Print exactly the lines below between the line holding "grt_pass1_vias = 4714" and the line holding "final_cells = 736", inclusive, and nothing more.
########
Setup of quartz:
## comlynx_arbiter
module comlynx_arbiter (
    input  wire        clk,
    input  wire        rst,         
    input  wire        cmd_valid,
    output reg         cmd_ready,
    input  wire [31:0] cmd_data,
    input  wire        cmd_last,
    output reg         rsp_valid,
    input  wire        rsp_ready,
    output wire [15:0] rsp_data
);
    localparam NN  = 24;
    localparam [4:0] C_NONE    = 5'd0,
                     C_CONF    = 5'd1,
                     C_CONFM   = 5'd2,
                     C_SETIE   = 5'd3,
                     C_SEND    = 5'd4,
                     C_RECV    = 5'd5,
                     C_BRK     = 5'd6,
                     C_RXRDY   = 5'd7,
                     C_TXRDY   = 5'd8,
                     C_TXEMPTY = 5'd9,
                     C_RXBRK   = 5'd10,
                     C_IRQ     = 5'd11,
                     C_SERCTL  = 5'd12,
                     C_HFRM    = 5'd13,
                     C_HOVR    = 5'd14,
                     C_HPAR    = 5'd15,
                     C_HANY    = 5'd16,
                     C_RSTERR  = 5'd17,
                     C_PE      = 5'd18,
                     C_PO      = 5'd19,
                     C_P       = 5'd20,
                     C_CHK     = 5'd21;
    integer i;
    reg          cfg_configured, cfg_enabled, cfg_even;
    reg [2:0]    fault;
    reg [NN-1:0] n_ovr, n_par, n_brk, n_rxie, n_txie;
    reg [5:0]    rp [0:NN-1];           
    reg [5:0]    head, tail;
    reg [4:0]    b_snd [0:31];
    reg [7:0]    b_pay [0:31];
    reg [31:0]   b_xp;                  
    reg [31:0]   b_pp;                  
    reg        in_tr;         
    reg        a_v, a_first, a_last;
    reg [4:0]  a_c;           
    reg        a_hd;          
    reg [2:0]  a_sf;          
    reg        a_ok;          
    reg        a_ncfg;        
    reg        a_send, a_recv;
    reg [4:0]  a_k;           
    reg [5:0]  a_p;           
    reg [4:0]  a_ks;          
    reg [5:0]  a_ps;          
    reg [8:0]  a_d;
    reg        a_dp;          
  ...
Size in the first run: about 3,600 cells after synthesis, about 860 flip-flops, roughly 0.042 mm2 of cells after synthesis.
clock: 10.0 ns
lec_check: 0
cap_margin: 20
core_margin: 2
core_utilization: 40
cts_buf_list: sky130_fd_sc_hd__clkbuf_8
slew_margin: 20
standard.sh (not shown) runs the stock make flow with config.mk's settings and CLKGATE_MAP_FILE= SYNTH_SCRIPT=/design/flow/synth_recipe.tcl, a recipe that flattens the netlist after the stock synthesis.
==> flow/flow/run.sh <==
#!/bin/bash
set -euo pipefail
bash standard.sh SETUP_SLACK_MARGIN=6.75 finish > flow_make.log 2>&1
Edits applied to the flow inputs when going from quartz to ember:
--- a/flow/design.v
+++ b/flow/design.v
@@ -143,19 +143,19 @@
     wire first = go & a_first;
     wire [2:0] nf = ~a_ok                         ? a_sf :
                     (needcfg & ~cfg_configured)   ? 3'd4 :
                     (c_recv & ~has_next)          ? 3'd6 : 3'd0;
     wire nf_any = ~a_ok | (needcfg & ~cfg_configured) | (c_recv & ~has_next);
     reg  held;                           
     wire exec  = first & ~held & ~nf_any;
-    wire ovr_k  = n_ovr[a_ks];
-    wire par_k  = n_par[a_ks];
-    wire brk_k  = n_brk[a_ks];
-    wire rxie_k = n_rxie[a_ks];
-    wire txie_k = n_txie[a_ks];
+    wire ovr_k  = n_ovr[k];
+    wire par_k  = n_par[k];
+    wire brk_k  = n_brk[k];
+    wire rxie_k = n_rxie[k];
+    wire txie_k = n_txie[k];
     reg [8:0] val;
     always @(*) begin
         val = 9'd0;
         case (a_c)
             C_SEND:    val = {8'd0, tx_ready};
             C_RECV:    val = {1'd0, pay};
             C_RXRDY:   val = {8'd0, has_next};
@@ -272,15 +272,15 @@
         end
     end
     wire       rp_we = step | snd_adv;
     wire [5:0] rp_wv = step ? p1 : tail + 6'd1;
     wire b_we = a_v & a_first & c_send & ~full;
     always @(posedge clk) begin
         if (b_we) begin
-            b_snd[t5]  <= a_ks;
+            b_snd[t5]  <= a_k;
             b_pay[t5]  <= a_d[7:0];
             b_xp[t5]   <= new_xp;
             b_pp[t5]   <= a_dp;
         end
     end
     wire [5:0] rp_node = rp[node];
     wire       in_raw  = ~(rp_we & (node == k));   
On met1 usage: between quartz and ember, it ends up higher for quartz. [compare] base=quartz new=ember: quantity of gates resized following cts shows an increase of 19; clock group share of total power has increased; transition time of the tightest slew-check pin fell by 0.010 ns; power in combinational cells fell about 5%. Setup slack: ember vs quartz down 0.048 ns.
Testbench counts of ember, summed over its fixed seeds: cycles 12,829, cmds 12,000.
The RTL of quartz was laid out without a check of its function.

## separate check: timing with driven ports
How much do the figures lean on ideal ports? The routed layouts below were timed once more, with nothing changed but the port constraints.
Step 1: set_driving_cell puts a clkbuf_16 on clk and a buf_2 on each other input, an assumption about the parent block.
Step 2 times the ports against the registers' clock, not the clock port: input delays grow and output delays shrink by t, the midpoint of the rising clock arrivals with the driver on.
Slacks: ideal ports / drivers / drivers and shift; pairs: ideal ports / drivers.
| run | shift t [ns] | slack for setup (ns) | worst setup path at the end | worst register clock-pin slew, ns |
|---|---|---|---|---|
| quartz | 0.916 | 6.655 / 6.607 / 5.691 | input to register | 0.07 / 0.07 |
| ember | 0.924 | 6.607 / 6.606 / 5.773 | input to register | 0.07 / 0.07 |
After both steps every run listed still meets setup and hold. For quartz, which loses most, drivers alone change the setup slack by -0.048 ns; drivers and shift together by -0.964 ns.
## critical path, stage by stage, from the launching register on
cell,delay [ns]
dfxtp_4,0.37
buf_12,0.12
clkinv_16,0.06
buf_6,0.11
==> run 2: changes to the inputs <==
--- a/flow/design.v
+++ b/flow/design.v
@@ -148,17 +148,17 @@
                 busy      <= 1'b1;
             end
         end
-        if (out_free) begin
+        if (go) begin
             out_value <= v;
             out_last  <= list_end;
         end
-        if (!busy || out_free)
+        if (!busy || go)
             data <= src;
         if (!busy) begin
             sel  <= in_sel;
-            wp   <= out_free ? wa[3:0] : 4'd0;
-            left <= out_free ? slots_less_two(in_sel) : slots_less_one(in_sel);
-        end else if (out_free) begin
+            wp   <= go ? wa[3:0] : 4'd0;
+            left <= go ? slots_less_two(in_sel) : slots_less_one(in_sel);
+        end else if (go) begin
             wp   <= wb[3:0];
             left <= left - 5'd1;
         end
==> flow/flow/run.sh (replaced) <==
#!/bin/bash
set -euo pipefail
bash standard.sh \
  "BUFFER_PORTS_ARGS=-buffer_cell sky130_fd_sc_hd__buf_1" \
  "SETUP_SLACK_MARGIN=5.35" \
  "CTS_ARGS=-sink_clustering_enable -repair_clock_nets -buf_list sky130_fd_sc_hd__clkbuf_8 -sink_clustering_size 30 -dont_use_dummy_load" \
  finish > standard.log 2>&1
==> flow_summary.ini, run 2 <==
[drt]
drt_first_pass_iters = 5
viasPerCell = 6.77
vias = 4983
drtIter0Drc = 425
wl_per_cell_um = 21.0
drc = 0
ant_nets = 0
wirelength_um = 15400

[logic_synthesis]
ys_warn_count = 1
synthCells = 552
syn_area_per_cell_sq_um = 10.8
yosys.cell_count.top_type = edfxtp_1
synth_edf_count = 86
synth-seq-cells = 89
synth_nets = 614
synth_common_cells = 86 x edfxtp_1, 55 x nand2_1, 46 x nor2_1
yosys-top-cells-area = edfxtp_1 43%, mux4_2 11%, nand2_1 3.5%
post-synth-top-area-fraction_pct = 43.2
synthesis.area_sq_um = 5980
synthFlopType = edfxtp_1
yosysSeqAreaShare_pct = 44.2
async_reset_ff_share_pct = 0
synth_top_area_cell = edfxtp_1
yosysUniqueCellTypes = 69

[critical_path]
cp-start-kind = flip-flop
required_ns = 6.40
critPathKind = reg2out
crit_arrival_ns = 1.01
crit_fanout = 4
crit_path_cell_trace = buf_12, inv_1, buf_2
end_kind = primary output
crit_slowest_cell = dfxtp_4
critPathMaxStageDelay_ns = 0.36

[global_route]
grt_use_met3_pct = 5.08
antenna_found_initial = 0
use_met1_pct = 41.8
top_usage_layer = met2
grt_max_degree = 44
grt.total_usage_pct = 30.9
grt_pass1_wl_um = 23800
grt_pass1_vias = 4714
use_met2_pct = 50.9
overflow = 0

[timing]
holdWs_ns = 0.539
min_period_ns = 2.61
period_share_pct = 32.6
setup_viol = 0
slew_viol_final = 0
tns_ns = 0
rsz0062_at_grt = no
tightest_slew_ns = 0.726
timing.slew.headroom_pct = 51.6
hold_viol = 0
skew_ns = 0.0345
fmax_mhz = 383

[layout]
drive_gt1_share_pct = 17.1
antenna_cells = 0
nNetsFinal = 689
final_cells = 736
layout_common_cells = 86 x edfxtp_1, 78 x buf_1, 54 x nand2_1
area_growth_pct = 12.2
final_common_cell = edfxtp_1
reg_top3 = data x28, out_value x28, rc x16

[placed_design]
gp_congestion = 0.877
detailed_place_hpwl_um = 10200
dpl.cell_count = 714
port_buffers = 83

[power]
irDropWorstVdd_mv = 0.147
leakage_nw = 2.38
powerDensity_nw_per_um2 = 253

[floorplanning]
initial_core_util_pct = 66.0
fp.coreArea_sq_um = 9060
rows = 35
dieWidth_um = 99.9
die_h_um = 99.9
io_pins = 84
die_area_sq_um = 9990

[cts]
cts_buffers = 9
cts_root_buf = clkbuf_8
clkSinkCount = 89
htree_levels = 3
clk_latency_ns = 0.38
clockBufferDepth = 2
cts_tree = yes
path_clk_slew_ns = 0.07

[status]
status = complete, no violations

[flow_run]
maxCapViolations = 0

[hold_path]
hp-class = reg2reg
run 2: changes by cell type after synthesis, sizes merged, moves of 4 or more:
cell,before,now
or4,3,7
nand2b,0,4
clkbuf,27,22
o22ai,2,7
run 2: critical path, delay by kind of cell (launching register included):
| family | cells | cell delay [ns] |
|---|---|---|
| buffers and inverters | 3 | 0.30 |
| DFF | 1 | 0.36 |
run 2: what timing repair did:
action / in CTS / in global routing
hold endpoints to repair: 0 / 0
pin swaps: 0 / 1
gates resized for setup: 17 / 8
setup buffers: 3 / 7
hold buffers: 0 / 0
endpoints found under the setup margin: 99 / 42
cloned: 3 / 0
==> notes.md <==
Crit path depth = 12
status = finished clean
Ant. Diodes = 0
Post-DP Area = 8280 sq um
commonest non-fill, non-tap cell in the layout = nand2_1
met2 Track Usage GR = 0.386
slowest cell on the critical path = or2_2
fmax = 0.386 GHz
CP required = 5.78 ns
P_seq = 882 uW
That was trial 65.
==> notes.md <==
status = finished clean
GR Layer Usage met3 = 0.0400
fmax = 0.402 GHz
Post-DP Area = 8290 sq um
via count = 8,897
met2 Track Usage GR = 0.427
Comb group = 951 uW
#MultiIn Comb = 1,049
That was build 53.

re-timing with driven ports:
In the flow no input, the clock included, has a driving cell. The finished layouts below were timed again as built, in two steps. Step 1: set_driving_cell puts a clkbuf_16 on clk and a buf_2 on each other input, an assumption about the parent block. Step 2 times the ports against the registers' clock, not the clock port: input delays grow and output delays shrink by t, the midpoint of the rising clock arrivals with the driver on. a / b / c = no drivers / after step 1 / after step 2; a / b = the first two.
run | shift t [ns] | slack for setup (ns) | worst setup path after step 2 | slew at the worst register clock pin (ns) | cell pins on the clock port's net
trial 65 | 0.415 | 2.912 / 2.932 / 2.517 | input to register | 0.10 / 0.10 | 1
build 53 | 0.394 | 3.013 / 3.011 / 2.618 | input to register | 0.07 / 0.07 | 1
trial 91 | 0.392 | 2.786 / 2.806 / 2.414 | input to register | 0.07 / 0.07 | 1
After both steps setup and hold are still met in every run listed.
What follows belongs to an exercise in optimizing a design on an open flow for small area; a production flow would make more cautious choices.
Where RTL was checked, it was by simulation tests only, not by an equivalence proof against the original.
Power figures rest on the tool's default switching activity, not on a simulated workload.

Design usbh_chan_ctl, start of the top module:
module usbh_chan_ctl (
    input  wire        clk,
    input  wire        rst,
    input  wire        cmd_valid,
    input  wire [63:0] cmd_word,
    output wire        ready,
    output reg         rsp_valid,
    output reg  [4:0]  rsp_code,
    output reg  [31:0] rsp_data,
    output wire [31:0] rsp_aux,
    input  wire        pev_valid,
    input  wire [3:0]  pev_kind,
    input  wire [2:0]  pev_ch,
    input  wire [9:0]  pev_count,
    input  wire        pev_dtog,
    input  wire        pev_flag,
    input  wire [2:0]  bd_ch,
    output wire [31:0] bd_txbd,
    output wire [31:0] bd_rxbd,
    output wire        irq,
    output wire [4:0]  fault
);
For scale: about 1800 cells after synthesis, about 230 I/O pins.
export LEC_CHECK = 0
export CAP_MARGIN = 20
export CORE_MARGIN = 2
export CORE_UTILIZATION = 60
export SLEW_MARGIN = 20
create_clock -name core_clock -period 10.0 [get_ports {clk}]
standard.sh (not shown) runs the stock make flow with config.mk's settings and CLKGATE_MAP_FILE= SYNTH_SCRIPT=/design/flow/synth_recipe.tcl, a recipe that flattens the netlist after the stock synthesis.
==> flow/flow/run.sh <==
#!/bin/bash
# Own layout flow: the standard.sh (the standard ORFS flow and synthesis
# script) with these changes:
#  - synthesis maps the combinational logic with an area-oriented ABC script
#    (flow/abc.script) and leaves adders to ABC instead of mapping them to
#    half/full-adder cells first (ADDER_MAP_FILE empty); registers are mapped
#    before ABC exactly as in the standard synthesis;
#  - the descriptor read multiplexer (module usbh_chan_ctl_bdmux) is kept
#    apart through synthesis and then replaced by an AND-OR cell netlist
#    (flow/gen_synth.sh writes it) before the design is flattened;
#  - the port buffers use the smallest buffer cell;
#  - the clock tree is built from clkbuf_8 clusters of up to 18 sinks
#    (60 um across), without dummy loads.
# make's output goes to flow_make.log here; every step's full log stays under
# orfs/logs/.
set -euo pipefail
HERE=$(cd "$(dirname "${BASH_SOURCE[0]}")" && pwd)
WORK=$(pwd)
bash "$HERE/gen_synth.sh" "$HERE" "$WORK" "$WORK"
bash standard.sh \
  "SYNTH_SCRIPT=$WORK/own_synth.tcl" \
  "SYNTH_KEEP_MODULES=usbh_chan_ctl_bdmux" \
  "ADDER_MAP_FILE=" \
  "BUFFER_PORTS_ARGS=-buffer_cell sky130_fd_sc_hd__buf_1" \
  "CTS_ARGS=-sink_clustering_enable -repair_clock_nets -buf_list sky130_fd_sc_hd__clkbuf_8 -sink_clustering_size 18 -sink_clustering_max_diameter 60 -dont_use_dummy_load" \
  finish > "$WORK/flow_make.log" 2>&1
==> flow/flow/abc.script <==
&get -n
&st
&synch2
&dch -f
&nf -p -R 1000 -F 8 -A 4
&st
&deepsyn -T 40
&dch -f
&nf -p -a -R 1000 -F 8 -A 4
&put
topo
dnsize
==> flow/flow/gen_synth.sh <==
#!/bin/bash
set -euo pipefail
HERE=$1; OUT=$2; WORK=$3
{
  echo "// usbh_chan_ctl_bdmux mapped to cells: per bit two a222oi, one a22oi and a nand3."
  echo "module usbh_chan_ctl_bdmux (d0, d1, d2, d3, d4, d5, d6, d7, hot, q);"
  echo "  input [53:0] d0, d1, d2, d3, d4, d5, d6, d7;"
  echo "  input [7:0] hot;"
  echo "  output [53:0] q;"
  echo "  wire [53:0] y0, y1, y2;"
  for i in $(seq 0 53); do
    echo "  sky130_fd_sc_hd__a222oi_1 ma_$i (.A1(hot[0]), .A2(d0[$i]), .B1(hot[1]), .B2(d1[$i]), .C1(hot[2]), .C2(d2[$i]), .Y(y0[$i]));"
    echo "  sky130_fd_sc_hd__a222oi_1 mb_$i (.A1(hot[3]), .A2(d3[$i]), .B1(hot[4]), .B2(d4[$i]), .C1(hot[5]), .C2(d5[$i]), .Y(y1[$i]));"
    echo "  sky130_fd_sc_hd__a22oi_1 mc_$i (.A1(hot[6]), .A2(d6[$i]), .B1(hot[7]), .B2(d7[$i]), .Y(y2[$i]));"
    echo "  sky130_fd_sc_hd__nand3_1 md_$i (.A(y0[$i]), .B(y1[$i]), .C(y2[$i]), .Y(q[$i]));"
  done
  echo "endmodule"
} > "$OUT/bdmux_mapped.v"
cat > "$OUT/own_synth.tcl" <<EOS
# The standard synthesis (synth_recipe.tcl), with the ABC script replaced
# and, before the final flatten, the descriptor read multiplexer (kept as its
# own module through synthesis) replaced by its hand-mapped netlist.
proc abc {args} {
  set i [lsearch -exact \$args -script]
  if { \$i >= 0 } { lset args [expr { \$i + 1 }] {$HERE/abc.script} }
  yosys abc {*}\$args
}
proc flatten {args} {
  yosys read_verilog -overwrite {$OUT/bdmux_mapped.v}
  yosys hierarchy -top \$::env(DESIGN_NAME)
  yosys flatten {*}\$args
}
source {$WORK/synth_recipe.tcl}
EOS
Next try:
--- a/flow/flow/run.sh
+++ b/flow/flow/run.sh
@@ -6,7 +6,4 @@
 #    half/full-adder cells first (ADDER_MAP_FILE empty); registers are mapped
 #    before ABC exactly as in the standard synthesis;
-#  - the descriptor read multiplexer (module usbh_chan_ctl_bdmux) is kept
-#    apart through synthesis and then replaced by an AND-OR cell netlist
-#    (flow/gen_synth.sh writes it) before the design is flattened;
 #  - the port buffers use the smallest buffer cell;
 #  - the clock tree is built from clkbuf_8 clusters of up to 18 sinks
@@ -17,8 +14,14 @@
 HERE=$(cd "$(dirname "${BASH_SOURCE[0]}")" && pwd)
 WORK=$(pwd)
-bash "$HERE/gen_synth.sh" "$HERE" "$WORK" "$WORK"
+cat > "$WORK/own_synth.tcl" <<EOS
+proc abc {args} {
+  set i [lsearch -exact \$args -script]
+  if { \$i >= 0 } { lset args [expr { \$i + 1 }] {$HERE/abc.script} }
+  yosys abc {*}\$args
+}
+source {$WORK/synth_recipe.tcl}
+EOS
 bash standard.sh \
   "SYNTH_SCRIPT=$WORK/own_synth.tcl" \
-  "SYNTH_KEEP_MODULES=usbh_chan_ctl_bdmux" \
   "ADDER_MAP_FILE=" \
   "BUFFER_PORTS_ARGS=-buffer_cell sky130_fd_sc_hd__buf_1" \
removed: flow/flow/gen_synth.sh
- clock-buffer cell count came out lower by 1
- synthesized cell count went up by 3.9%
- power stays flat
- die area rose by 0.64%
- setup slack is worse by 0.21 ns
- clock power stays flat
- wire length shrinks by 0.49%
- register-to-register slack is worse by 0.16 ns
- via count barely changes
- worst hold slack got worse by 0.022 ns
- sequential power barely changes
Source: an optimization exercise on an open RTL-to-GDS flow (aim: small area). Production flows keep margins and buffers that such runs may drop.
Only simulation tests tie the RTL to the original design; equivalence was not proved.
Power is estimated from default activity; no workload was simulated.

Setup of run A:
## segblk
module segblk (
    input  wire         clk,
    input  wire         rst,           
    input  wire         cmd_valid,
    input  wire [31:0]  cmd,
    input  wire [15:0]  cnt_i,         
    input  wire         btn_i,         
    input  wire [3:0]   enc_digit_i,   
    input  wire [5:0]   obs_addr_i,    
    output wire [159:0] bank_o,        
    output wire         cmd_ready_o,
    output wire         blink_evt_o,
    output wire         btn_evt_o,
    output wire         ill_o,
    output wire [15:0]  enc_code_o,
    output wire         enc_valid_o,
    output reg  [7:0]   obs_data_o
);
Size: roughly 150 flip-flops, ~250 I/O pins, about 8000 um2 of cells after synthesis.
Settings: LEC_CHECK=0, ABC_AREA=1, CAP_MARGIN=20, CORE_MARGIN=2, CORE_UTILIZATION=40, GPL_TIMING_DRIVEN=0, SLEW_MARGIN=20; clock period 6.0 ns.
standard.sh (not shown) runs the stock make flow with config.mk's settings and CLKGATE_MAP_FILE= SYNTH_SCRIPT=/design/flow/synth_recipe.tcl, a recipe that flattens the netlist after the stock synthesis.
==> flow/flow/run.sh <==
#!/bin/bash
# Standard layout (standard.sh) with these changes:
#  - synthesis keeps the combinational ticker module (segblk_tick) apart
#    while mapping, and maps each module with its own area-oriented ABC
#    script (flow/synth.tcl, flow/tick.abc, flow/rest.abc), without the
#    full-adder cell extraction (ADDER_MAP_FILE empty); the result is
#    flattened as in synth_recipe.tcl, so the registers and their names are
#    the standard synthesis's;
#  - port buffers use the smallest buffer cell instead of the resizer's
#    default pick (a delay cell);
#  - buffers left by synthesis are removed at floorplan, as the default
#    timing-driven placement would do;
#  - the clock tree uses clkbuf_8 cells and no dummy loads.
set -euo pipefail
here=$(pwd)
export FLOW_ABC_TICK=$here/flow/tick.abc
export FLOW_ABC_REST=$here/flow/rest.abc
export SYNTH_HIERARCHICAL=1
export ADDER_MAP_FILE=
export BUFFER_PORTS_ARGS="-buffer_cell sky130_fd_sc_hd__buf_1"
export REMOVE_ABC_BUFFERS=1
export CTS_ARGS="-sink_clustering_enable -repair_clock_nets -buf_list sky130_fd_sc_hd__clkbuf_8 -sink_clustering_size 30 -sink_clustering_max_diameter 120 -dont_use_dummy_load"
sed "s#SYNTH_SCRIPT=[^ ]*#SYNTH_SCRIPT=$here/flow/synth.tcl#" standard.sh > own_standard.sh
bash own_standard.sh > standard_flow.log 2>&1
==> flow/flow/rest.abc <==
strash
&get -n
&deepsyn -T 0 -J 20
&put
strash
&get -n
&st
&dch -f
&nf -R 1000
&put
strash
&get -n
&st
&dch -f
&nf -R 1000
&put
topo
==> flow/flow/synth.tcl <==
# The standard synthesis script (synth_recipe.tcl), with the ABC script
# chosen per module: flow/tick.abc for the ticker arithmetic (segblk_tick,
# timing-critical) and flow/rest.abc for the top module. The same Yosys
# steps, register mapping, flattening and renaming as synth_recipe.tcl; only
# the combinational cell mapping differs.
proc synth {args} { yosys synth -nofsm -noshare {*}$args }
proc abc {args} {
  set i [lsearch -exact $args -script]
  set at [lreplace $args [expr {$i+1}] [expr {$i+1}] $::env(FLOW_ABC_TICK)]
  set ar [lreplace $args [expr {$i+1}] [expr {$i+1}] $::env(FLOW_ABC_REST)]
  yosys abc {*}$at segblk_tick
  yosys abc {*}$ar segblk
}
source $::env(SCRIPTS_DIR)/synth.tcl
# left out here: clear keep_hierarchy, flatten, clean up, hide names made inside functions, write 1_2_yosys.v
==> flow/flow/tick.abc <==
strash
&get -n
&st
&dch -f
&nf -R 1000
&put
strash
&get -n
&st
&dch -f
&nf -R 1000
&put
strash
&get -n
&st
&dch -f
&nf -R 1000
&put
topo
[inputs] run B vs run A
diff --git a/flow/flow/run.sh b/flow/flow/run.sh
--- a/flow/flow/run.sh
+++ b/flow/flow/run.sh
@@ -11,5 +11,7 @@
 #  - buffers left by synthesis are removed at floorplan, as the default
 #    timing-driven placement would do;
-#  - the clock tree uses clkbuf_8 cells and no dummy loads.
+#  - the clock tree uses clkbuf_8 cells and no dummy loads;
+#  - after global routing, gates off the critical paths are downsized
+#    again (RECOVER_POWER=100).
 set -euo pipefail
 here=$(pwd)
@@ -20,4 +22,5 @@
 export BUFFER_PORTS_ARGS="-buffer_cell sky130_fd_sc_hd__buf_1"
 export REMOVE_ABC_BUFFERS=1
+export RECOVER_POWER=100
 export CTS_ARGS="-sink_clustering_enable -repair_clock_nets -buf_list sky130_fd_sc_hd__clkbuf_8 -sink_clustering_size 30 -sink_clustering_max_diameter 120 -dont_use_dummy_load"
 sed "s#SYNTH_SCRIPT=[^ ]*#SYNTH_SCRIPT=$here/flow/synth.tcl#" standard.sh > own_standard.sh
Notes after the runs:
- The flow for run B finished, though final verification flagged capacitance limit, slew limit.
- Run B and run A ended up with roughly the same final non-filler cell area.
- Comparing run A with run B, the final clock skew came out essentially unchanged.
- Run B vs. run A: maximum operating frequency did not really move; share of the clock period used by the worst path after layout about even; switching power of the nets held; wire length after detailed routing level.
########
### SOLUTION FOR THIS EXERCISE
grt_pass1_vias = 4714
use_met2_pct = 50.9
overflow = 0

[timing]
holdWs_ns = 0.539
min_period_ns = 2.61
period_share_pct = 32.6
setup_viol = 0
slew_viol_final = 0
tns_ns = 0
rsz0062_at_grt = no
tightest_slew_ns = 0.726
timing.slew.headroom_pct = 51.6
hold_viol = 0
skew_ns = 0.0345
fmax_mhz = 383

[layout]
drive_gt1_share_pct = 17.1
antenna_cells = 0
nNetsFinal = 689
final_cells = 736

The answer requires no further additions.